Sure the byline reads, Michael V. Copeland, Business 2.0 Magazine senior writer, but the article On the Launchpad: Unlocking the iPod is written like a self-congratulatory shill piece typically pumped out by over paid PR firms that Astroturf the news outlets. Minor massaging it is no different than this piece found over at MacNN. Hell, just Google for it and you’ll see close variations on a theme. From business to politics to health-care to world events this type of mouthpiece writing is prevalent and it does a disservice to the consumer of the news. Then again, if you follow the money, who is the real customer?
Not you and not me. The real customers are the ones paying for the placement of these pieces and they are paying for readership. It is the same model as broadcast television where the viewing public is the product and the customer is the advertisers, same model as Google AdWords. So what bothers me about this more than advertising? PR is insidious in that it clothes itself the trappings of authority and responsibility alluding to the notion of substance. Advertising is much more easily spotted in that it does not often pretend that it is any more than what it is, though there are exceptions it is less disturbing and damaging than PR which inserts itself in and amongst items that might actually be news.

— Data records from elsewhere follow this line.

From an optimization exercise on the open Yosys and OpenROAD flow, aimed at small area; shortcuts taken in it are not production practice.
In this exercise RTL edits were held to simulation tests only and were not proved equivalent to the original.
Power figures rest on the tool's default switching activity, not on a simulated workload.

== P ==
==> flow/design.v <==
module fast_ring_thresholder #(
  parameter int PIXEL_WIDTH = 8,
  parameter int RING_SIZE   = 16,
  parameter int ARC_LEN     = 9,
  parameter int DIFF_WIDTH  = PIXEL_WIDTH + 2
) (
  input  logic                              clk,
  input  logic                              rst,
  input  logic                              ce,
  input  logic                              in_valid,
  input  logic [RING_SIZE*PIXEL_WIDTH-1:0]  ring,
  input  logic [PIXEL_WIDTH-1:0]            center,
  input  logic [PIXEL_WIDTH-1:0]            thresh,
  output logic                              out_valid,
  output logic [RING_SIZE*DIFF_WIDTH-1:0]   bright_score,
  output logic [RING_SIZE*DIFF_WIDTH-1:0]   dark_score,
  output logic [RING_SIZE-1:0]              bright_mask,
  output logic [RING_SIZE-1:0]              dark_mask,
  output logic                              bright_corner,
  output logic                              dark_corner,
  output logic                              is_corner
);
  localparam int PW = PIXEL_WIDTH;
  localparam int RW = RING_SIZE * PIXEL_WIDTH;
  logic [RW-1:0]        ring_s1, ring_s2, ring_s3;
  logic [PW-1:0]        center_s1, center_s2;
  logic [PW-1:0]        thresh_s1, thresh_s2;
  logic                 valid_s1, valid_s2, valid_s3, valid_s4;
  logic                 live_s1, live_s2, live_s3;
  logic [RING_SIZE-1:0] side_s3;
  logic [PW-1:0]        n_hi_s3, n_lo_s3;
  logic                 hi_big_s3, lo_neg_s3;
  logic [RW-1:0]        sum_s4;
  logic [RING_SIZE-1:0] bge_s4, kge_s4;
  logic [PW:0] hi_sum, lo_dif;
  always_comb begin
    hi_sum = {1'b0, center_s2} + {1'b0, thresh_s2};
    lo_dif = {1'b0, center_s2} - {1'b0, thresh_s2};
  end
  function automatic logic below(input logic [PW-1:0] x, input logic [PW-1:0] y);
    logic c;
    c = 1'b1;
    for (int j = 0; j < PW; j++) begin
      c = (x[j] & ~y[j]) | (x[j] & c) | (~y[j] & c);
    end
    below = ~c;
  endfunction
  function automatic logic [PW:0] padd(input logic [PW-1:0] x, input logic [PW-1:0] y,
                                       input logic cin);
    logic [PW:0]   c;
    logic [PW-1:0] s;
    c[0] = cin;
    for (int j = 0; j < PW; j++) begin
      s[j]   = x[j] ^ y[j] ^ c[j];
      c[j+1] = (x[j] & y[j]) | (x[j] & c[j]) | (y[j] & c[j]);
    end
    padd = {c[PW], s};
  endfunction
  logic [RING_SIZE-1:0] side_d;
  always_comb begin
    for (int i = 0; i < RING_SIZE; i++) begin
      side_d[i] = below(ring_s2[i*PW +: PW], center_s2);
    end
  end
  logic [RW-1:0]        sum_d;
  logic [RING_SIZE-1:0] bge_d, kge_d;
  always_comb begin
    for (int i = 0; i < RING_SIZE; i++) begin
      logic [PW:0] r;
      r = padd(ring_s3[i*PW +: PW], side_s3[i] ? n_lo_s3 : n_hi_s3, ~side_s3[i]);
      sum_d[i*PW +: PW] = r[PW-1:0];
      bge_d[i] = live_s3 & ~side_s3[i] & r[PW] & ~hi_big_s3;
      kge_d[i] = live_s3 & side_s3[i] & ~r[PW] & ~lo_neg_s3;
    end
  end
  always_ff @(posedge clk) begin
    if (ce) begin
      ring_s1   <= ring;
      ring_s2   <= ring_s1;
      ring_s3   <= ring_s2;
      center_s1 <= center;
      center_s2 <= center_s1;
      thresh_s1 <= thresh;
      thresh_s2 <= thresh_s1;
      side_s3   <= side_d;
      n_hi_s3   <= ~hi_sum[PW-1:0];
      hi_big_s3 <= hi_sum[PW];
      n_lo_s3   <= ~lo_dif[PW-1:0];
      lo_neg_s3 <= lo_dif[PW];
      sum_s4    <= sum_d;
    end
  end
  always_ff @(posedge clk or posedge rst) begin
    if (rst) begin
      valid_s1 <= 1'b0;
      valid_s2 <= 1'b0;
      valid_s3 <= 1'b0;
      valid_s4 <= 1'b0;
      live_s1  <= 1'b0;
      live_s2  <= 1'b0;
      live_s3  <= 1'b0;
      bge_s4   <= '0;
      kge_s4   <= '0;
    end else if (ce) begin
      valid_s1 <= in_valid;
      valid_s2 <= valid_s1;
      valid_s3 <= valid_s2;
      valid_s4 <= valid_s3;
      live_s1  <= 1'b1;
      live_s2  <= live_s1;
      live_s3  <= live_s2;
      bge_s4   <= bge_d;
      kge_s4   <= kge_d;
    end
  end
  function automatic logic arc_hit(input logic [RING_SIZE-1:0] m);
    logic [2*RING_SIZE-1:0] dbl;
    logic                   hit;
    dbl = {m, m};
    hit = 1'b0;
    for (int s = 0; s < RING_SIZE; s++) begin
      if (&dbl[s +: ARC_LEN]) hit = 1'b1;
    end
    arc_hit = hit;
  endfunction
  always_comb begin
    for (int i = 0; i < RING_SIZE; i++) begin
      logic [PW-1:0] r;
      r = sum_s4[i*PW +: PW];
      bright_mask[i] = bge_s4[i] & (|r);
      dark_mask[i]   = kge_s4[i] & ~(&r);
      bright_score[i*DIFF_WIDTH +: DIFF_WIDTH] = {2'b00, r & {PW{bge_s4[i]}}};
      dark_score[i*DIFF_WIDTH +: DIFF_WIDTH]   = {2'b00, ~r & {PW{kge_s4[i]}}};
    end
    out_valid     = valid_s4;
    bright_corner = arc_hit(bright_mask);
    dark_corner   = arc_hit(dark_mask);
    is_corner     = bright_corner | dark_corner;
  end
endmodule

PR pieces are laudatory and do not ask the obvious and sometimes difficult to answer questions. In the case of Navio that would be, “How is this different than every other closed source solution that has preceded it?”, “So, tell me, I’m going have to buy yet another device for playback of music and movies?”, “Great, another phone-home solution that will also act as a layer between me and my hardware and likely cause nothing but headaches when I want to burn a CD of photos from my kids first birthday. Why?” I suppose that I ask too much from the Fourth Estate.
To Navio, the PR machine, and all the news outlets that run this crap without asking the tough as well as easy questions, I say screw you.